Work to complete: Count every line that includes the string "instances" in the entries that follow. Nothing besides the number is needed.

Input records:
**config.mk**
```make
export PLATFORM = sky130hd
export DESIGN_NAME = serial_byte_monitor
export DESIGN_NICKNAME = d
export VERILOG_FILES = /design/src/rtl/sbm_pkg.sv /design/src/rtl/sbm_rst_sync.sv /design/src/rtl/sbm_line_sync.sv /design/src/rtl/sbm_seq.sv /design/src/rtl/serial_byte_monitor.sv
export SDC_FILE = /design/constraint.sdc
export NUM_CORES = 1
export LEC_CHECK = 0
export ABC_AREA = 1
export BUFFER_PORTS_ARGS = -buffer_cell sky130_fd_sc_hd__buf_4
export CORE_ASPECT_RATIO = 1.2
export CORE_UTILIZATION = 43
export CTS_BUF_LIST = sky130_fd_sc_hd__clkbuf_4 sky130_fd_sc_hd__clkbuf_8
export DETAILED_ROUTE_END_ITERATION = 16
export HOLD_SLACK_MARGIN = 0.06
export PLACE_DENSITY_LB_ADDON = 0.12
export REMOVE_ABC_BUFFERS = 1
export SLEW_MARGIN = 20
export SYNTH_ARGS = -nofsm -noshare
export SYNTH_HDL_FRONTEND = slang
export SYNTH_SLANG_ARGS = --single-unit
```
**constraint.sdc**
```tcl
create_clock -name clk -period 2.1 [get_ports clk]
set_input_delay 0.105 -clock clk [delete_from_list [all_inputs] [get_ports clk]]
set_output_delay 0.105 -clock clk [all_outputs]
set_load 0.02 [all_outputs]
```
**src/rtl/sbm_pkg.sv**
```systemverilog
package sbm_pkg;

  typedef enum logic [1:0] {
    ST_IDLE   = 2'd0,
    ST_TALK   = 2'd1,
    ST_LISTEN = 2'd2,
    ST_BITS   = 2'd3
  } sbm_step_e;

  typedef struct packed {
    logic atn;
    logic clk;
    logic data;
  } sbm_lines_t;

  localparam int unsigned LINE_COUNT = 3;

endpackage

```
**src/rtl/sbm_rst_sync.sv**
```systemverilog
module sbm_rst_sync #(
  parameter int unsigned STAGES = 2
) (
  input  logic clk,
  input  logic rst_n,
  output logic rst_n_sync
);

  logic [STAGES-1:0] chain_q;

  always_ff @(posedge clk or negedge rst_n) begin
    if (!rst_n) chain_q <= '0;
    else        chain_q <= {chain_q[STAGES-2:0], 1'b1};
  end

  assign rst_n_sync = chain_q[STAGES-1];

endmodule

```
**src/rtl/sbm_line_sync.sv**
```systemverilog
module sbm_line_sync #(
  parameter int unsigned WIDTH     = 3,
  parameter int unsigned STAGES    = 2,
  parameter logic [WIDTH-1:0] IDLE = '1
) (
  input  logic             clk,
  input  logic             rst_n,
  input  logic [WIDTH-1:0] din,
  output logic [WIDTH-1:0] level,
  output logic [WIDTH-1:0] prev
);

  localparam int unsigned DEPTH = STAGES + 1;

  for (genvar g = 0; g < WIDTH; g++) begin : g_line
    logic [DEPTH-1:0] sh_q;

    always_ff @(posedge clk or negedge rst_n) begin
      if (!rst_n) sh_q <= {DEPTH{IDLE[g]}};
      else        sh_q <= {sh_q[DEPTH-2:0], din[g]};
    end

    assign level[g] = sh_q[STAGES-1];
    assign prev[g]  = sh_q[STAGES];
  end

endmodule

```
**src/rtl/sbm_seq.sv**
```systemverilog
module sbm_seq
  import sbm_pkg::*;
#(
  parameter int unsigned DATA_BITS = 8
) (
  input  logic                 clk,
  input  logic                 rst_n,
  input  sbm_lines_t           level,
  input  sbm_lines_t           prev,
  output logic                 byte_valid,
  output logic [DATA_BITS-1:0] byte_out,
  output logic                 atn_flag,
  output logic                 eoi_flag,
  output sbm_step_e            step,
  output logic                 atn_fall
);

  localparam int unsigned CW = (DATA_BITS > 1) ? $clog2(DATA_BITS) : 1;
  localparam logic [CW-1:0] LAST_BIT = CW'(DATA_BITS - 1);

  sbm_step_e            step_q, step_d;
  logic [CW-1:0]        cnt_q, cnt_d;
  logic [DATA_BITS-1:0] sh_q, sh_d;
  logic                 atnw_q, atnw_d;
  logic                 eoiw_q, eoiw_d;
  logic                 valid_q;
  logic [DATA_BITS-1:0] byte_q;
  logic                 atn_q, eoi_q;
  logic                 emit;
  logic                 clk_rise, clk_fall;

  assign atn_fall = prev.atn & ~level.atn;
  assign clk_rise = ~prev.clk & level.clk;
  assign clk_fall = prev.clk & ~level.clk;

  always_comb begin
    step_d = step_q;
    cnt_d  = cnt_q;
    sh_d   = sh_q;
    atnw_d = atnw_q;
    eoiw_d = eoiw_q;
    emit   = 1'b0;
    if (atn_fall) begin
      step_d = ST_IDLE;
    end else begin
      unique case (step_q)
        ST_IDLE: begin
          if (!level.data && level.clk) step_d = ST_TALK;
        end
        ST_TALK: begin
          if (level.data && level.clk) begin
            atnw_d = ~level.atn;
            eoiw_d = 1'b0;
            cnt_d  = '0;
            sh_d   = '0;
            step_d = ST_LISTEN;
          end else if (!level.clk) begin
            step_d = ST_IDLE;
          end
        end
        ST_LISTEN: begin
          if (!level.data && level.clk) eoiw_d = 1'b1;
          else if (!level.clk)          step_d = ST_BITS;
        end
        ST_BITS: begin
          if (clk_rise) sh_d[cnt_q] = level.data;
          if (clk_fall) begin
            if (cnt_q == LAST_BIT) begin
              emit   = 1'b1;
              cnt_d  = '0;
              step_d = ST_IDLE;
            end else begin
              cnt_d = cnt_q + 1'b1;
            end
          end
        end
        default: step_d = ST_IDLE;
      endcase
    end
  end

  always_ff @(posedge clk or negedge rst_n) begin
    if (!rst_n) begin
      step_q  <= ST_IDLE;
      cnt_q   <= '0;
      sh_q    <= '0;
      atnw_q  <= 1'b0;
      eoiw_q  <= 1'b0;
      valid_q <= 1'b0;
    end else begin
      step_q  <= step_d;
      cnt_q   <= cnt_d;
      sh_q    <= sh_d;
      atnw_q  <= atnw_d;
      eoiw_q  <= eoiw_d;
      valid_q <= emit;
    end
  end

  always_ff @(posedge clk or negedge rst_n) begin
    if (!rst_n) begin
      byte_q <= '0;
      atn_q  <= 1'b0;
      eoi_q  <= 1'b0;
    end else if (emit) begin
      byte_q <= sh_q;
      atn_q  <= atnw_q;
      eoi_q  <= eoiw_q;
    end
  end

  assign byte_valid = valid_q;
  assign byte_out   = byte_q;
  assign atn_flag   = atn_q;
  assign eoi_flag   = eoi_q;
  assign step       = step_q;

endmodule

```
**src/rtl/serial_byte_monitor.sv**
```systemverilog
module serial_byte_monitor
  import sbm_pkg::*;
#(
  parameter int unsigned DATA_BITS   = 8,
  parameter int unsigned SYNC_STAGES = 2
) (
  input  logic                 clk,
  input  logic                 rst_n,
  input  logic                 bus_data,
  input  logic                 bus_clk,
  input  logic                 bus_atn,
  output logic                 byte_valid,
  output logic [DATA_BITS-1:0] byte_out,
  output logic                 atn_flag,
  output logic                 eoi_flag
);

  logic       rst_n_sync;
  sbm_lines_t raw_lines;
  sbm_lines_t lvl_lines;
  sbm_lines_t prv_lines;
  sbm_step_e  step;
  logic       atn_fall;

  assign raw_lines = '{atn: bus_atn, clk: bus_clk, data: bus_data};

  sbm_rst_sync #(.STAGES(2)) u_rst (
    .clk        (clk),
    .rst_n      (rst_n),
    .rst_n_sync (rst_n_sync)
  );

  sbm_line_sync #(
    .WIDTH  (LINE_COUNT),
    .STAGES (SYNC_STAGES),
    .IDLE   ('1)
  ) u_sync (
    .clk   (clk),
    .rst_n (rst_n_sync),
    .din   (raw_lines),
    .level (lvl_lines),
    .prev  (prv_lines)
  );

  sbm_seq #(.DATA_BITS(DATA_BITS)) u_seq (
    .clk        (clk),
    .rst_n      (rst_n_sync),
    .level      (lvl_lines),
    .prev       (prv_lines),
    .byte_valid (byte_valid),
    .byte_out   (byte_out),
    .atn_flag   (atn_flag),
    .eoi_flag   (eoi_flag),
    .step       (step),
    .atn_fall   (atn_fall)
  );

endmodule

```
Word level (Yosys, flattened, before mapping)
Index checks and enable logic that the tools add are counted.
Storage, ports and cells
  bits of input ports: 5
  output and inout port bits: 11
  register bits after elaboration: 36
  logic and storage cells: 75
Operators by class
  equality and inequality tests: 14
  reductions and logical operators: 12
  bitwise gates (word level): 7
  multiplexer cells: 26
  $lt $le $gt $ge: 2
  add/subtract/negate cells: 1
Operator list (number)
  two-way mux 2 bit: 8
  two-way mux 8 bit: 2
  case mux 8 bit (2 select lines): 1
  AND reduction 4 bit: 3
  two-way mux 3 bit: 3
  inequality test 3 x 2 -> 1 bit (second input constant): 3
  bitwise mux 8 bit: 1
  inequality test 2 x 1 -> 1 bit (second input constant): 4
  case mux 2 bit (4 select lines): 1
  two-way mux 1 bit: 7
  inequality test 3 bit (second input constant): 2
  case mux 3 bit (2 select lines): 1
  AND reduction 6 bit: 1
  == test 2 bit (second input constant): 2
  less-than comparator 3 x 4 -> 1 bit (second input constant): 1
  inequality test 4 x 3 -> 1 bit (second input constant): 1
  inverter 1 bit: 4
  nonzero test 2 bit: 2
  adder 3 x 1 -> 3 bit (second input constant): 1
  bitwise AND 1 bit: 3
  demux 1 bit (select 3 bit): 1
  == test 3 bit (second input constant): 1
  greater-or-equal comparator 3 x 1 -> 1 bit (second input constant): 1
  logical AND 1 bit: 3
  other kinds (5): 5

Depth between registers and ports, before layout
Gate-level depths: netlist of the first run.
  word-level depth: 7
  mapped depth: 9
  gate-level depth less buffers: 9

Cells and area by module
A second synthesis of the first run with hierarchy kept.
Unflattened totals
  cell total of the unflattened synthesis: 183
  area, all modules: 1671.6 um2
Modules (own cells, without submodules)
  sbm_seq: area an instance 1336.3 um2, sequential area each 650.6 um2, cells an instance 165, instances 1
  sbm_line_sync: area an instance 281.5 um2, sequential area each 236.5 um2, cells an instance 15, instances 1
  sbm_rst_sync: area an instance 53.8 um2, sequential area each 50.0 um2, cells an instance 3, instances 1

Worst setup path after synthesis of the first run
OpenSTA, ideal clock, no wires.
  path kind: flip-flop to flip-flop
  start point: register u_seq.cnt_q[0]
  end point: register u_seq.atn_q (netlist: u_seq.atn_flag)
  path buffers: 0
  library setup time: 0.118 ns
  period minus slack after synthesis: 1.377 ns
  setup slack: 0.723 ns
  data arrival time: 1.260 ns
  stages on the path, launching flop included: 7
  cells stage by stage: dfrtp_1 > ha_1 > ha_1 > nand4_1 > clkinv_1 > nand2_1 > nand2_1
On the way
  longest elaborated chain between the ends: 5
RTL lines
  start, declared: line sbm_seq.sv:22  | logic [CW-1:0] cnt_q, cnt_d;
  start signal, assigned: line sbm_seq.sv:92  | cnt_q <= cnt_d;
  == test 3 bit: line sbm_seq.sv:68  | if (cnt_q == LAST_BIT) begin
  two-way mux 1 bit: line sbm_seq.sv:68
  two-way mux 1 bit: line sbm_seq.sv:67  | if (clk_fall) begin
  two-way mux 1 bit: line sbm_seq.sv:46  | unique case (step_q)
  two-way mux 1 bit: line sbm_seq.sv:43  | if (atn_fall) begin
  net u_seq.emit: line sbm_seq.sv:29  | logic emit;
  end signal, assigned: line sbm_seq.sv:107  | atn_q <= atnw_q;
  end, declared: line sbm_seq.sv:28  | logic atn_q, eoi_q;
The timed path passes the listed nets, and every way through them passes these cells.
A chain may end at the register's enable or synchronous reset.

Worst setup path after layout of the first run
  start point: register u_sync.g_line[2].sh_q[1]
  end point: register u_seq.sh_q[1]
On the way
  longest elaborated chain between the ends: 4
RTL lines
  start, declared: line sbm_line_sync.sv:16  | logic [DEPTH-1:0] sh_q;
  start signal, assigned: line sbm_line_sync.sv:19  | if (!rst_n) sh_q <= {DEPTH{IDLE[g]}};
  start signal, assigned: line sbm_line_sync.sv:20  | else sh_q <= {sh_q[DEPTH-2:0], din[g]};
  inverter 1 bit: line sbm_seq.sv:32  | assign atn_fall = prev.atn & ~level.atn;
  bitwise AND 1 bit: line sbm_seq.sv:32
  inverter 1 bit (no line)
  AND reduction 4 bit (no line)
  end signal, assigned: line sbm_seq.sv:86  | sh_q <= '0;
  end signal, assigned: line sbm_seq.sv:93  | sh_q <= sh_d;
  end, declared: line sbm_seq.sv:23  | logic [DATA_BITS-1:0] sh_q, sh_d;
No other way between the ends.

==> results.sh, run 1 <==
export IMPL_status="finished with violations"
export IMPL_violations="DRC"
export IMPL_startpoint="u_sync.g_line[2].sh_q[1]"
export IMPL_grtUsageMet2_pct=31.83
export IMPL_dpl_cell_area_um2=1743
export IMPL_crit_chain="inv_1 -> nand2_1 -> nand2_1 -> a21oi_2 -> nand2_1 -> o21ai_0 -> nand2_1"
export IMPL_tightest_slew_ns=0.5570
export IMPL_ys_seq_area_share_pct=57.28
export IMPL_core_area_um2=3425
export IMPL_io_buffers=15
export IMPL_area_growth_pct=19.12
export IMPL_grt_util_met3_pct=5.037
export IMPL_ir_worst_vdd_v=0.0006141
export IMPL_place_inst=228
export IMPL_io_pins=16
export IMPL_num_rows=23
export IMPL_path_buf_inv=1
export IMPL_period_needed_ns=1.630
export IMPL_antenna_cells=0
export IMPL_clock_path_buffers=2
export IMPL_slew_violations=0
export IMPL_nFillCells=304
export IMPL_ys_warnings_count=0
export IMPL_syn_area_um2=1590
export IMPL_synth_seq_cells=36
export IMPL_tns_ns=0
export IMPL_busiest_layer="met2"
export IMPL_p_per_area_nw_per_um2=927.4
export IMPL_route_detailed_drc=3
export IMPL_reg2reg_depth=7
export IMPL_crit_type="flip-flop to flip-flop"
export IMPL_grt_pass1_wl_um=4912
export IMPL_grt_overflow=0
export IMPL_die_w_um=57.52
export IMPL_ff2ff_setup_slack_ns=0.47
export IMPL_cts_tree="yes"
export IMPL_fin_crit_sh_pct=77.64
export IMPL_cts_num_sinks=36
export IMPL_cts_setup_buffers=0
export IMPL_avgSynthCellArea_um2=8.985
export IMPL_drt_pass1_iterations=10
export IMPL_ant_nets=0
export IMPL_cts_buffers=5
export IMPL_rsz0062_at_grt="false"
export IMPL_finalHoldViolations=0
export IMPL_holdCritPathClass="input port to asynchronous set/reset pin"
export IMPL_htree_levels=2
export IMPL_start_util_pct=46.44
export IMPL_pre_cts_slack_ns=0.4516
export IMPL_p_leak_uw=0.0009480
export IMPL_crit_slowest_cell="dfstp_2"
export IMPL_r2r_end="u_seq.sh_q[1]"
export IMPL_vias=1196
export IMPL_max_slew_margin_rel_pct=62.87
export IMPL_finalInstanceArea_um2=1894
export IMPL_clk_latency_ns=0.29
export IMPL_setup_viol=0
export IMPL_worstPathArrival_ns=1.82
export IMPL_via_per_inst=4.983
export IMPL_cts_root_buf="clkbuf_8"
export IMPL_cp_endpoint="u_seq.sh_q[1]"
export IMPL_wl_per_cell_um=11.69
export IMPL_required_ns=2.29
export IMPL_end_kind="flip-flop"
export IMPL_reg2reg_from="u_sync.g_line[2].sh_q[1]"
export IMPL_gp_congestion=0.8555
export IMPL_drive_above_1_share_pct=22.66
export IMPL_clkTransAtPathRegs_ns=0.08
export IMPL_fin_ws_ns=0.4696
export IMPL_final_cells=240
export IMPL_cp_max_fo=11
export IMPL_cp_top_family="compound AO/OA/AOI/OAI gates"
export IMPL_grt_util_met1_pct=16.97
export IMPL_max_stage_delay_ns=0.54
export IMPL_antenna_found_initial=0
export IMPL_die_h_um=68.62
export IMPL_grt_max_degree=35
export IMPL_die_area_um2=3947
export IMPL_path_depth=7
export IMPL_max_freq_ghz=0.6133
export IMPL_skew_ns=0.008568
export IMPL_place_hpwl_um=2073
export IMPL_grt_usage_pct=17.00
export IMPL_grt_pass1_vias=1190
export IMPL_start_kind="flip-flop"
export IMPL_syn_inst=177
export IMPL_routed_wl_um=2805
export IMPL_drtIter0Drc=46
export IMPL_synth_cell_type_count=24
export IMPL_drv_cap=0
export IMPL_crit_top_cell="nand2_1"
export IMPL_cts_resized=0
export IMPL_fin_nets=209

Written solution: 3